Why did they do it over the desert rather than over the ocean?

Robert W. Windsor:

First of all, it was supersonic and it laid a boom down that wouldn't be believed. We would go right over China Lake, our ordnance test center out there. I've got a very interesting article that came out of "The Tester," I guess it's called. It said, "When you hear that loud boom, it's just the Duke going out for practice." That was the headline for that newspaper.



Donald R. Lennon:

Inside the cockpit, do you hear that boom at all?

Robert W. Windsor:

No. It's behind you. It's coming off the wings and tail section. That's why you hear two booms. You get the boom off the leading edge of the wing; and you get the smaller boom off the leading edge of the tail. That's how you got the double boom.

Donald R. Lennon:

You started out, during World War II, in the old prop planes.

Robert W. Windsor:

Yes. I was in the Wildcats and then got into the F-6s. Then I flew the VF-32s, which were Bearcats and was with the F-8 Bearcat Squadron. My next squadron was in a Cougar, the F9F-6 Swept Wing Squadron.

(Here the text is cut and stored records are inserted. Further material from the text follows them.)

### src/rtl/div_hilo_sequencer.sv
`default_nettype none
// ============================================================================
// Module   : div_hilo_sequencer
// Purpose  : Multi-cycle unsigned restoring divider (DIVU) for the EX stage.
//            It also owns the HI/LO register pair and serves MFHI/MFLO reads.
//            The quotient goes to LO and the remainder to HI. While a divide
//            is in flight, any DIVU/MFHI/MFLO presented by EX is stalled until
//            the sequencer is back in IDLE.
//
// Parameters
//   WIDTH        operand width (default 32)
//   STEPS        quotient bits resolved per clock, 1 or 2; WIDTH % STEPS == 0
//
// Ports
//   div_clk      in   clock, rising edge
//   rst          in   synchronous reset, active-high
//   op_valid     in   EX-stage instruction valid
//   funct        in   DIVU=6'b011011, MFHI=6'b010000, MFLO=6'b010010
//   abort        in   (DIV_ABORT_EN only) cancel a divide that is in RUN
//   dataA        in   dividend, sampled when DIVU is accepted
//   dataB        in   divisor, sampled when DIVU is accepted
//   stall        out  combinational; hold EX and upstream stages
//   busy         out  registered; high in RUN and DONE
//   done         out  registered; one-cycle pulse in DONE
//   div_by_zero  out  registered; set when the last DIVU had divisor 0
//   hilo_out     out  combinational; HI for MFHI, LO for MFLO, else 0
//   alu_out_sel  out  combinational; hilo_out replaces the ALU result
//
// Configuration
//   DIV_ABORT_EN  when defined, adds the abort input. abort in RUN returns to
//                 IDLE without touching HI, LO or div_by_zero and without a
//                 done pulse. rst has priority over abort.
//
// Revision : 1.0  initial release
// ============================================================================
module div_hilo_sequencer #(
    parameter int WIDTH = 32,
    parameter int STEPS = 1
) (
    input  logic             div_clk,
    input  logic             rst,
    input  logic             op_valid,
    input  logic [5:0]       funct,
`ifdef DIV_ABORT_EN
    input  logic             abort,
`endif
    input  logic [WIDTH-1:0] dataA,
    input  logic [WIDTH-1:0] dataB,
    output logic             stall,
    output logic             busy,
    output logic             done,
    output logic             div_by_zero,
    output logic [WIDTH-1:0] hilo_out,
    output logic             alu_out_sel
);

    localparam int         c_CNT_W      = $clog2(WIDTH + 1);
    localparam logic [5:0] c_FUNCT_DIVU = 6'b011011;
    localparam logic [5:0] c_FUNCT_MFHI = 6'b010000;
    localparam logic [5:0] c_FUNCT_MFLO = 6'b010010;

    typedef enum logic [1:0] {
        S_IDLE = 2'd0,
        S_RUN  = 2'd1,
        S_DONE = 2'd2
    } state_t;

    state_t               r_state;
    logic [WIDTH-1:0]     r_hi;
    logic [WIDTH-1:0]     r_lo;
    logic [WIDTH:0]       r_rem;
    logic [WIDTH-1:0]     r_quo;
    logic [WIDTH-1:0]     r_divisor;
    logic [c_CNT_W-1:0]   r_count;

    logic                 w_is_divu;
    logic                 w_is_mfhi;
    logic                 w_is_mflo;
    logic                 w_idle;
    logic                 w_accept;
    logic [WIDTH:0]       w_rem;
    logic [WIDTH-1:0]     w_quo;
    logic [c_CNT_W-1:0]   w_count_next;
    logic                 w_run_last;

    // ------------------------------------------------------------------
    // Instruction decode and pipeline handshake
    // ------------------------------------------------------------------
    assign w_is_divu = (funct == c_FUNCT_DIVU);
    assign w_is_mfhi = (funct == c_FUNCT_MFHI);
    assign w_is_mflo = (funct == c_FUNCT_MFLO);
    assign w_idle    = (r_state == S_IDLE);
    assign w_accept  = w_idle & op_valid & w_is_divu;

    // Only instructions that touch the divider or HI/LO wait for it; any
    // other instruction flows past a running divide untouched.
    assign stall       = op_valid & (w_is_divu | w_is_mfhi | w_is_mflo) & ~w_idle;
    assign alu_out_sel = op_valid & (w_is_mfhi | w_is_mflo) & w_idle;
    assign hilo_out    = alu_out_sel ? (w_is_mfhi ? r_hi : r_lo) : '0;

    // ------------------------------------------------------------------
    // Restoring divide datapath: STEPS iterations per clock.
    // {rem,quo} shifts left as one register; rem carries an extra bit so
    // that the shifted partial remainder (< 2*divisor) never overflows
    // before the compare.
    // ------------------------------------------------------------------
    always_comb begin
        w_rem = r_rem;
        w_quo = r_quo;
        for (int i = 0; i < STEPS; i++) begin
            w_rem = (w_rem << 1) | {{WIDTH{1'b0}}, w_quo[WIDTH-1]};
            w_quo = w_quo << 1;
            if (w_rem >= {1'b0, r_divisor}) begin
                w_rem    = w_rem - {1'b0, r_divisor};
                w_quo[0] = 1'b1;
            end
        end
    end

    assign w_count_next = r_count + c_CNT_W'(STEPS);
    assign w_run_last   = (w_count_next == c_CNT_W'(WIDTH));

    // ------------------------------------------------------------------
    // Sequencer: IDLE -> RUN -> DONE -> IDLE (divide-by-zero skips RUN).
    // HI/LO are written only on entry to DONE, so MFHI/MFLO never observe
    // a partial result.
    // ------------------------------------------------------------------
    always_ff @(posedge div_clk) begin
        if (rst) begin
            r_state     <= S_IDLE;
            r_hi        <= '0;
            r_lo        <= '0;
            r_rem       <= '0;
            r_quo       <= '0;
            r_divisor   <= '0;
            r_count     <= '0;
            busy        <= 1'b0;
            done        <= 1'b0;
            div_by_zero <= 1'b0;
        end else begin
            case (r_state)
                S_IDLE: begin
                    done <= 1'b0;
                    if (w_accept) begin
                        r_divisor <= dataB;
                        r_quo     <= dataA;
                        r_rem     <= '0;
                        r_count   <= '0;
                        busy      <= 1'b1;
                        if (dataB == '0) begin
                            // Defined result for x/0: HI keeps the dividend,
                            // LO saturates to all ones.
                            r_state     <= S_DONE;
                            r_hi        <= dataA;
                            r_lo        <= '1;
                            div_by_zero <= 1'b1;
                            done        <= 1'b1;
                        end else begin
                            r_state     <= S_RUN;
                            div_by_zero <= 1'b0;
                        end
                    end
                end

                S_RUN: begin
`ifdef DIV_ABORT_EN
                    if (abort) begin
                        r_state <= S_IDLE;
                        busy    <= 1'b0;
                        done    <= 1'b0;
                    end else begin
`else
                    begin
`endif
                        r_rem   <= w_rem;
                        r_quo   <= w_quo;
                        r_count <= w_count_next;
                        if (w_run_last) begin
                            r_state <= S_DONE;
                            r_hi    <= w_rem[WIDTH-1:0];
                            r_lo    <= w_quo;
                            done    <= 1'b1;
                        end
                    end
                end

                S_DONE: begin
                    // No accept here: a DIVU waiting on stall is taken in
                    // the following IDLE cycle.
                    r_state <= S_IDLE;
                    busy    <= 1'b0;
                    done    <= 1'b0;
                end

                default: begin
                    r_state <= S_IDLE;
                    busy    <= 1'b0;
                    done    <= 1'b0;
                end
            endcase
        end
    end

endmodule
`default_nettype wire

### config.mk
export PLATFORM = sky130hd
export DESIGN_NAME = div_hilo_sequencer
export DESIGN_NICKNAME = d
export VERILOG_FILES = /design/src/rtl/div_hilo_sequencer.sv
export SDC_FILE = /design/constraint.sdc
export NUM_CORES = 1
export LEC_CHECK = 0
export ABC_AREA = 1
export CAP_MARGIN = 20
export CORE_UTILIZATION = 35
export DETAILED_ROUTE_END_ITERATION = 8
export SLEW_MARGIN = 15
export SYNTH_ARGS = -nofsm -noshare
export SYNTH_HDL_FRONTEND = slang
export SYNTH_SLANG_ARGS = --single-unit
### constraint.sdc
create_clock -name div_clk -period 3.7 [get_ports div_clk]
set_input_delay 0.74 -clock div_clk [delete_from_list [all_inputs] [get_ports div_clk]]
set_output_delay 0.74 -clock div_clk [all_outputs]
set_load 0.005 [all_outputs]
* Word-level counts from Yosys, hierarchy flattened *
Index checks and enable logic that the tools add are counted.

storage, ports and cells
  memory bits (read-only) = 0
  latch bits = 0
  RAM bits = 0
  output and inout bits = 37
  logic and storage cells = 69
  register bits = 171
  input port bits = 73
  memories kept = 0

operators by class
  div/mod/pow operators = 0
  multiply operators = 0
  shift-type cells = 0
  magnitude comparators = 1
  reductions and logical operators = 8
  bitwise logic cells = 12
  $add $sub $neg = 2
  equal/unequal tests = 8
  muxes and demuxes = 28

operator list
  operator               count
  $mux W32               11
  $pmux W32 S2           4
  $ge A33 B32 Y1         1
  $or A33 B1 Y33         1
  $logic_not A32 Y1      1
  $sub A32 B32 Y32       1
  $eq A6 B5 Y1 const B   3
  $pmux W6 S2            1
  $reduce_and A2 Y1      4
  $add A6 B1 Y6 const B  1
  $and A1 B1 Y1          6
  $eq A6 B6 Y1 const B   1
  $mux W2                3
  $mux W6                1
  $mux W1                5
  $ne A2 B1 Y1 const B   2
  $pmux W1 S2            2
  $pmux W2 S2            1
  $reduce_and A4 Y1      1
  $or A1 B1 Y1           3
  $eq A2 B1 Y1 const B   1
  $logic_not A2 Y1       1
  $ne A2 B2 Y1 const B   1
  $not A1 Y1             2
  $reduce_bool A2 Y1     1

* Logic depth before layout (Yosys ltp) *
  word-level depth = 5
  depth in mapped cells = 17
  depth with buffers taken out = 17

* Least setup slack after synthesis *
Ideal clock, no wire load.

  path kind = in2out
  from = input funct[2]
  to = output hilo_out[10]
  path slack = 1.090 ns
  cell stages on the path = 4
  data arrival time = 1.870 ns
  data required time = 2.960 ns
  buffers on the path = 1
  cells stage by stage = or2_2 > nor4_1 > clkbuf_1 > a21oi_1

on the way
  longest elaborated chain between the ends = 5
  elaborated cells on any way between the ends = 7
  classes of those cells = 2 x eq/ne; 2 x mux; 3 x bitwise

ends and longest elaborated chain
  element                                 line    text
  start, declared                         43      input logic [5:0] funct,
  $eq A6 B5 Y1, on equally long branches  90, 91
  $or A1 B1 Y1                            98      assign alu_out_sel = op_valid & (w_is_mfhi | w_is_mflo) & w_idle;
  $and A1 B1 Y1 (2 in a row)              98
  $mux W32 (*)                            99      assign hilo_out = alu_out_sel ? (w_is_mfhi ? r_hi : r_lo) : '0;
  end, declared                           53      output logic [WIDTH-1:0] hilo_out,

Mark *: on every way between the ends. The rest lies on a longest branch, timed or not.

* Worst setup path in the final report *
  from = input funct[2]
  to = output hilo_out[11]

Same word-level chain as after synthesis.

==> results.txt <==
----------------------------------------------------
[Outcome]
  Run status ... finished clean

[STA]
  Hold Fails Final Rpt ... 0
  Final critical-path setup slack ... approximately 0.13 ns
  Relative slew margins ... 0.522
  Final clock skew ... approximately 0.009 ns
  Fin crit share ... 0.966
  Post-Route Hold Slack ... 0.463 ns
  Shortest clock period the worst path allows after layout ... 3.57 ns
  Actual slew at the worst max-slew pin ... 0.717 ns
  Final setup violation count ... 0
  Final Max Slew Viols ... 0
  Peak Freq ... roughly 0.28 GHz

[Drt]
  Routed via count ... ~11000
  Post-detailed-route count of antenna-violating nets ... 0
  Routed len/inst ... ~15 um
  Detailed-routing iteration count for the pre-antenna-repair pass ... 8
  DRC violation count after routing ... 0
  Detailed-route vias per instance ... between 4 and 5
  Final WL ... about 33000 um
  Number of DRC markers in iteration 0 ... 826

[Critical path]
  Standard cell with the maximum stage delay on the critical path ... sky130_fd_sc_hd__clkdlybuf4s50_1
  Critical Path Start Type ... primary input
  Worst flop-to-flop path startpoint ... r_rem[11]
  Cells on worst reg2reg path ... 13
  R2r setup slk ... approximately 1.1 ns
  Cells traversed along the worst timing path ... clkdlybuf4s50_1 > or2_2 > nor3_2 > nand2_1 > inv_2 > clkbuf_16 > o21ai_0 > a21oi_1 > clkdlybuf4s50_1
  CP Buf/Inv Count ... 4
  Crit path kind ... primary input to output port
  Highest net fanout along the worst path ... 16
  Gate family responsible for the most delay along the worst path ... buffers and inverters
  Arrival @ worst endpoint ... 2.83 ns
  Maximum cell stage delay along the critical path ... 0.52 ns
  Worst r2r dst ... r_hi[27]
  Most prevalent standard cell on the critical path ... sky130_fd_sc_hd__clkdlybuf4s50_1
  Critical path required time ... a little under 3 ns
  Kind of end point of the critical path ... output port

[Synth]
  Portion of netlist area occupied by mux cells ... 0
  Synth unique cells ... 39
  Post-synth EDFFs ... 0
  Post-synthesis instance total ... roughly 1700
  Synthesized-area fraction occupied by ao, oa, aoi and oai cells ... 0.147
  Synth top area share ... 0.320
  Most common flop cell mapped by yosys ... sky130_fd_sc_hd__dfxtp_1
  Dominant combinational cell family by area after synthesis ... simple AND/OR/NAND/NOR gates
  Synth top area cells ... sky130_fd_sc_hd__dfxtp_1 (32%), sky130_fd_sc_hd__nand2_1 (15%), sky130_fd_sc_hd__inv_1 (10%)
  Mapped Nets ... approximately 1800
  Combined area of all synthesized cells ... between 10000 and 15000 sq um
  Yosys Warn Count ... 0
  Adder-cell share of the synthesized area ... 0.0404
  Xor and xnor fraction of the mapped netlist area ... 0.0139
  Share of async-settable or async-resettable flops after synthesis ... 0
  Mean area per synthesized cell ... roughly 6.3 sq um
  Seq/Total Area, Yosys ... 0.320
  Register bit count reported by yosys ... about 170
  Leading area contributor after synthesis ... sky130_fd_sc_hd__dfxtp_1
  Post-synthesis share of cell area spent on and, or, nand and nor gates ... 0.334

[Finish]
  Post-layout nets ... ~1900
  Most frequent standard cell in the layout excluding fill and tap cells ... sky130_fd_sc_hd__nand2_1
  Fill cell total of the finished layout ... ~3200
  Commonest non-fill, non-tap cells in the layout ... sky130_fd_sc_hd__nand2_1 (423), sky130_fd_sc_hd__inv_1 (296), sky130_fd_sc_hd__dfxtp_1 (171)
  Finished Layout Cells ... 2169
  Area growth, synth to finish ... 18.8%
  Number of antenna cells inserted ... 0
  Layout cells sized above 1 ... 0.0708

[Placement]
  Dpl ws ... just over 0.07 ns
  Port-buffer cells ... 109
  RePlAce Congestion ... ~0.90
  Placed wire-length estimate after detailed placement ... approximately 25000 um
  Inst Count DP ... 2137

[CTS]
  Number of H-tree levels ... 4
  Largest buffer count on any clock path ... 2
  CTS hold repair buffers ... 0
  Worst-path clk slew ... 0.07 ns
  Clock insertion delay at the later pin of the skew report ... roughly 0.44 ns
  Clock tree from TritonCTS ... yes
  Number of clock sinks ... between 150 and 200
  Root buffer selected by CTS ... sky130_fd_sc_hd__clkbuf_16
  CTS buffer count ... 17

[Floorplanning]
  Std-Cell Rows ... 63
  Die Area ... around 31000 sq um
  Number of primary I/O pins ... 110
  Chip width ... approximately 180 um
  Die boundary height ... 177 um
  Floorplan core area ... around 30000 sq um
  Initial Util ... 0.359

[Hold path]
  Min-Delay Endpoint ... r_divisor[18]
  Path type of the worst min-delay path ... register to register
  Worst Min Path Start ... r_divisor[18]
  Cell depth of the worst min-delay path ... 2

[Global route]
  Wire length of the first global-routing pass ... roughly 52000 um
  Initial antenna violation count ... 1
  Number of global-route vias before repair ... about 9900
  Total track usage ... 0.215
  Largest net degree at the start of global routing ... slightly below 70
  Total overflow reported by the global router ... 0

[Pwr]
  Leakage power ... approximately 0.0063 uW
  Power per unit of standard cell area ... between 300 and 400 nW/um^2
  Worst VDD drop ... 323 uV

[Flow run]
  Number of max-cap violations ... 0

----------------------------------------------------
worst min-delay path: cells and delay by family (launching register included):
family	cells	cell delay [ns]
flops	1	0.30
compound gates	1	0.06
buf+inv	1	0.06
registers in the layout (all words and copies together), names as in the netlist:
register	cells
r_quo	32
busy	1
r_divisor	32
r_rem	32
r_count	6
done	1
r_lo	32
r_hi	32
div_by_zero	1
r_state	2
synth_stat cells, types with 27 or more instances:
library cell               instances
sky130_fd_sc_hd__nand2_1         423
sky130_fd_sc_hd__inv_1           298
sky130_fd_sc_hd__dfxtp_1         171
sky130_fd_sc_hd__nor2_1          165
sky130_fd_sc_hd__o21ai_0         128
sky130_fd_sc_hd__a21oi_1         109
sky130_fd_sc_hd__nand3_1         102
sky130_fd_sc_hd__clkbuf_1         48
sky130_fd_sc_hd__nand4_1          43
sky130_fd_sc_hd__ha_1             33
sky130_fd_sc_hd__nand3_2          29
sky130_fd_sc_hd__a31oi_1          27
per-stage QoR:
step | power [uW] | TNS [ns] | utilization | area [sq um]
2_1_floorplan | 2230 | 0 | - | 10700
3_3_place_gp | 2420 | 0 | 0.405 | 12100
3_5_place_dp | 2420 | 0 | 0.405 | 12100
4_1_cts | 4280 | 0 | 0.425 | 12700
5_1_grt | 4420 | -0.0341 | 0.426 | 12700
6_report | 4250 | 0 | 0.426 | 12700
logic make-up after synthesis:
group	after synthesis
AND/OR/NAND/NOR	804
buffers and inverters	383
AO/OA/AOI/OAI	289
flip-flops	171
adder cells (fa/ha/maj)	34
XOR/XNOR	17
worst max-delay path by stage:
stage               startpoint      endpoint  slack [ns]  cells past startpoint
finish                funct[2]  hilo_out[11]        0.13                      9
floorplan             funct[2]  hilo_out[10]        1.09                      4
global placement      funct[2]   hilo_out[2]        0.13                      9
detailed placement    funct[2]   hilo_out[3]        0.07                      9
CTS                   funct[2]   hilo_out[3]        0.06                      9
global route          funct[2]  hilo_out[12]       -0.01                      9
cell type report:
type                            count  area [sq um]  area share
Tap cell                          390           488      0.0383
Inverter                          302          1130      0.0891
Multi-Input combinational cell   1144          5750       0.452
Clock inverter                     10           140      0.0110
Clock buffer                       21           450      0.0354
Sequential cell                   171          3420       0.269
Timing Repair Buffer              131          1340       0.106
per-layer routing:
layer,vias up,GRT usage,wire length [um]
met2,238,0.363,15600
li1,5503,-,-
met5,-,0,0
met4,0,0.0539,612
met3,37,0.0331,1290
met1,4803,0.284,15500
timing repair:
action | in CTS | in global routing
gates resized for setup | 0 | 7
endpoints found under the setup margin | 0 | 31
buffers inserted | 0 | 0
power breakdown:
part | switching, uW | internal (uW) | leakage, uW
combinational | 335 | 183 | 0.00464
clock | 785 | 1080 | 0.000280
sequential | 7.99 | 1850 | 0.00138
Power figures use the tool's default switching activity.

Then I got into the really high-performance airplanes, the F-11s and the F-3Hs.

Donald R. Lennon:

You were able to see all the technological developments, from the props to the first jets to the more high-performance perfected versions.

Robert W. Windsor:

From where we were wearing the cloth helmets and scarves!

Donald R. Lennon:

How about commenting on the transition in technology and how you as a pilot reacted and adjusted to those changes.

Robert W. Windsor:

The Bearcat was the finest prop fighter ever built. I got the greatest thrill flying the Bearcat. It was the finest airplane to fly. Then I flew a lot of different jets. I've flown 106 different types of airplanes, probably as many as anybody in the Naval Air Force.

Donald R. Lennon:

What marked the transition from the prop to the jet?

Robert W. Windsor:

The early jets, like the Phantom One, didn't have pressurized cockpits. It wasn't any faster really than the Bearcat, but it had greater altitude performance by a long shot. The fuel system in the original jets was really complicated. Fuel management was a big thing that you really had to worry about. Then, as we went on and became more sophisticated, we



didn't have to worry about that anymore. It was done automatically by sequential operation of the fuel tanks into a big sump tank. We didn't have to keep watching them and switching tanks.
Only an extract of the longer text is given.